Les talibans afghans, eux, se débrouillent assez bien, merci. Avec ou sans ben Laden. Les forces étrangères ont annoncé leur retrait progressif d'Afghanistan à partir de cet été. Elles seront remplacées par des soldats afghans mal équipés, mal entraînés et peu motivés. Les talibans auront le champ libre, ou presque.

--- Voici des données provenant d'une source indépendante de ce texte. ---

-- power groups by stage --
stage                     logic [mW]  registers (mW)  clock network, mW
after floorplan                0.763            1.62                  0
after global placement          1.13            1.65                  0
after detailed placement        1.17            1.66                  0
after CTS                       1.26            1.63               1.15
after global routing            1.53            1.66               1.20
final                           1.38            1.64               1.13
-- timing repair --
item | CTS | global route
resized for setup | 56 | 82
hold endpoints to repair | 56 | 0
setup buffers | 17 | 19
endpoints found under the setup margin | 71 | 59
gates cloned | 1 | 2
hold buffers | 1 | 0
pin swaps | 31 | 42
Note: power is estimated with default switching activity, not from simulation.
--- src/rtl/pwr_seq_ctrl.sv ---
module pwr_seq_ctrl #(
  parameter int N_GROUPS     = 2,
  parameter int CH_PER_GROUP = 4,
  parameter int ADDR_W       = 8,
  parameter int DATA_W       = 32,
  parameter int SETTLE_W     = 8,
  parameter int DEF_SETTLE   = 4,
  parameter int INIT_OFF     = 'hF0,
  parameter int GRP_BASE     = 'h40,
  parameter int GRP_STRIDE   = 'h20
) (
  input  logic              clk,
  input  logic              rst_n,
  input  logic              bus_we,
  input  logic [ADDR_W-1:0] bus_addr,
  input  logic [DATA_W-1:0] bus_wdata,
  output logic [DATA_W-1:0] bus_rdata,
  output logic              irq
);

  localparam int N       = N_GROUPS * CH_PER_GROUP;
  localparam int AREA_W  = (N > 1) ? $clog2(N) : 1;
  localparam int GRP_END = GRP_BASE + N_GROUPS * GRP_STRIDE;

  localparam int G_SR     = 'h00;
  localparam int G_ISR    = 'h04;
  localparam int G_ICLR   = 'h08;
  localparam int G_IEN    = 'h0C;
  localparam int G_IMSK   = 'h10;
  localparam int G_SETTLE = 'h14;

  localparam int P_STAT = 'h00;
  localparam int P_OFFC = 'h04;
  localparam int P_OFFS = 'h08;
  localparam int P_ONC  = 'h0C;
  localparam int P_ONS  = 'h10;
  localparam int P_ERR  = 'h14;

  logic [N-1:0]        pwr_off, isr, ier, imr, err;
  logic [SETTLE_W-1:0] settle, cnt;
  logic                busy, cur_off;
  logic [AREA_W-1:0]   cur_area;

  int                  addr_i, grp_i, off_i, ch_i;
  logic                in_grp, is_oh, req_valid, req_off;
  logic [AREA_W-1:0]   req_area;
  logic                accept, reject, done, clr_wr;
  logic [N-1:0]        cur_bit, off_act, on_act, set_bits, clr_bits;

  always_comb begin
    addr_i = int'(bus_addr);
    in_grp = (addr_i >= GRP_BASE) && (addr_i < GRP_END);
    grp_i  = in_grp ? (addr_i - GRP_BASE) / GRP_STRIDE : 0;
    off_i  = in_grp ? (addr_i - GRP_BASE) % GRP_STRIDE : 0;
    is_oh  = (bus_wdata != '0)
          && ((bus_wdata & (bus_wdata - DATA_W'(1))) == '0)
          && ((bus_wdata >> CH_PER_GROUP) == '0);
    ch_i = 0;
    for (int c = 0; c < CH_PER_GROUP; c++)
      if (bus_wdata[c]) ch_i = c;
    req_off   = (off_i == P_OFFC);
    req_valid = bus_we && in_grp && is_oh && ((off_i == P_OFFC) || (off_i == P_ONC));
    req_area  = AREA_W'(grp_i * CH_PER_GROUP + ch_i);
  end

  assign accept   = req_valid && !busy;
  assign reject   = req_valid && busy;
  assign done     = busy && (cnt == SETTLE_W'(1));
  assign cur_bit  = N'(1) << cur_area;
  assign off_act  = (busy && cur_off)  ? cur_bit : '0;
  assign on_act   = (busy && !cur_off) ? cur_bit : '0;
  assign set_bits = (done && ier[cur_area]) ? cur_bit : '0;
  assign clr_wr   = bus_we && !in_grp && (addr_i == G_ICLR);
  assign clr_bits = clr_wr ? bus_wdata[N-1:0] : '0;
  assign irq      = |(isr & ier & ~imr);

  always_comb begin
    bus_rdata = '0;
    if (in_grp) begin
      case (off_i)
        P_STAT:  bus_rdata[CH_PER_GROUP-1:0] = pwr_off[grp_i*CH_PER_GROUP +: CH_PER_GROUP];
        P_OFFS:  bus_rdata[CH_PER_GROUP-1:0] = off_act[grp_i*CH_PER_GROUP +: CH_PER_GROUP];
        P_ONS:   bus_rdata[CH_PER_GROUP-1:0] = on_act[grp_i*CH_PER_GROUP +: CH_PER_GROUP];
        P_ERR:   bus_rdata[CH_PER_GROUP-1:0] = err[grp_i*CH_PER_GROUP +: CH_PER_GROUP];
        default: ;
      endcase
    end else begin
      case (addr_i)
        G_SR:     bus_rdata[1:0]          = {!busy, !busy};
        G_ISR:    bus_rdata[N-1:0]        = isr;
        G_IEN:    bus_rdata[N-1:0]        = ier;
        G_IMSK:   bus_rdata[N-1:0]        = imr;
        G_SETTLE: bus_rdata[SETTLE_W-1:0] = settle;
        default: ;
      endcase
    end
  end

  always_ff @(posedge clk or negedge rst_n) begin
    if (!rst_n) begin
      pwr_off  <= N'(INIT_OFF);
      isr      <= '0;
      ier      <= '0;
      imr      <= '0;
      err      <= '0;
      settle   <= SETTLE_W'(DEF_SETTLE);
      cnt      <= '0;
      busy     <= 1'b0;
      cur_off  <= 1'b0;
      cur_area <= '0;
    end else begin
      isr <= (isr & ~clr_bits) | set_bits;
      if (bus_we && !in_grp) begin
        case (addr_i)
          G_IEN:    ier    <= bus_wdata[N-1:0];
          G_IMSK:   imr    <= bus_wdata[N-1:0];
          G_SETTLE: settle <= bus_wdata[SETTLE_W-1:0];
          default: ;
        endcase
      end
      if (accept) begin
        busy          <= 1'b1;
        cnt           <= (settle == '0) ? SETTLE_W'(1) : settle;
        cur_area      <= req_area;
        cur_off       <= req_off;
        err[req_area] <= 1'b0;
      end
      if (reject) err[req_area] <= 1'b1;
      if (busy) begin
        if (done) begin
          busy              <= 1'b0;
          pwr_off[cur_area] <= cur_off;
        end else begin
          cnt <= cnt - SETTLE_W'(1);
        end
      end
    end
  end

  a_r3_idle_pwr_stable: assert property (@(posedge clk) disable iff (!rst_n)
    !busy |=> $stable(pwr_off));

  a_r8_flag_needs_enable: assert property (@(posedge clk) disable iff (!rst_n)
    1'b1 |=> ((isr & ~$past(isr) & ~$past(ier)) == '0));

  a_r10_irq_has_source: assert property (@(posedge clk) disable iff (!rst_n)
    irq |-> (isr != '0));

  a_r9_flags_hold: assert property (@(posedge clk) disable iff (!rst_n)
    (!busy && !clr_wr) |=> $stable(isr));

  a_r4_count_live: assert property (@(posedge clk) disable iff (!rst_n)
    busy |-> (cnt != '0));

endmodule
File: src/rtl/fault_irq_pkg.sv
package fault_irq_pkg;

    // Interrupt lines that produce pulses; the order fixes the vector index.
    typedef enum logic [1:0] {
        LINE_FAULT = 2'd0,
        LINE_EVQ   = 2'd1,
        LINE_SYNC  = 2'd2
    } irq_line_e;

    localparam int NUM_LINES = 3;
    localparam int ERR_W_DEF = 32;

    // Per-line request and gate, carried as one record.
    typedef struct packed {
        logic req;
        logic en;
    } line_ctl_t;

endpackage

File: src/rtl/fault_toggle_regs.sv
module fault_toggle_regs #(
    parameter int W = fault_irq_pkg::ERR_W_DEF
) (
    input  logic         clk,
    input  logic         rst,
    input  logic         raise_valid,
    input  logic [W-1:0] raise_mask,
    input  logic         ack_we,
    input  logic [W-1:0] ack_wdata,
    output logic [W-1:0] err_q,
    output logic [W-1:0] ack_q,
    output logic         fresh_any,
    output logic         bad_toggle
);
    logic [W-1:0] pending;
    logic [W-1:0] fresh;

    // Pending is always taken from the registered (pre-write) values.
    always_comb begin
        pending    = err_q ^ ack_q;
        fresh      = raise_valid ? (raise_mask & ~pending) : '0;
        fresh_any  = |fresh;
        bad_toggle = ack_we && (|((ack_q ^ ack_wdata) & ~pending));
    end

    always_ff @(posedge clk) begin
        if (rst) begin
            err_q <= '0;
            ack_q <= '0;
        end else begin
            err_q <= err_q ^ fresh;
            if (ack_we) begin
                ack_q <= ack_wdata;
            end
        end
    end
endmodule

File: src/rtl/sticky_flag.sv
module sticky_flag (
    input  logic clk,
    input  logic rst,
    input  logic set,
    output logic q
);
    always_ff @(posedge clk) begin
        if (rst) begin
            q <= 1'b0;
        end else begin
            q <= q | set;
        end
    end
endmodule

File: src/rtl/irq_pulser.sv
module irq_pulser #(
    parameter int N = fault_irq_pkg::NUM_LINES
) (
    input  logic                           clk,
    input  logic                           rst,
    input  fault_irq_pkg::line_ctl_t [N-1:0] ctl,
    output logic [N-1:0]                   pulse
);
    for (genvar i = 0; i < N; i++) begin : g_line
        always_ff @(posedge clk) begin
            if (rst) begin
                pulse[i] <= 1'b0;
            end else begin
                pulse[i] <= ctl[i].req & ctl[i].en;
            end
        end
    end
endmodule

Talibans afghans, talibans pakistanais, Al-Qaïda. Un coin de la planète explosif. «Les talibans pakistanais ont davantage de liens avec Al-Qaïda que les talibans afghans, m'a expliqué Didier Chaudet, spécialiste de l'Asie centrale et professeur à l'Institut d'études politiques à Paris. Al-Qaïda forme des troupes de choc, l'armée des ombres, pour aider les talibans pakistanais à prendre le pouvoir et à s'attaquer aux Américains.»

Le Pakistan est une cible plus audacieuse que l'Afghanistan. «Les talibans afghans se battent pour prendre le pouvoir à Kaboul, poursuit Didier Chaudet, sauf que l'Afghanistan est un pays pauvre, détruit par 30 ans de guerre. Le Pakistan, avec ses 170 millions d'habitants et ses armes atomiques, est plus intéressant, plus stratégique.»

Et ben Laden? «Depuis 2006, il n'apparaissait plus dans des vidéos, souligne M. Chaudet. Il servait de ciment pour unir les différentes nationalités membres d'Al-Qaïda. Avec son départ, il risque d'y avoir des tensions entre les Maghrébins, les Saoudiens et les Égyptiens, mais je ne vois pas de divisions à court terme.»

Le Pakistan empêchait l'Occident de dormir. La mort de ben Laden n'améliorera pas son sommeil.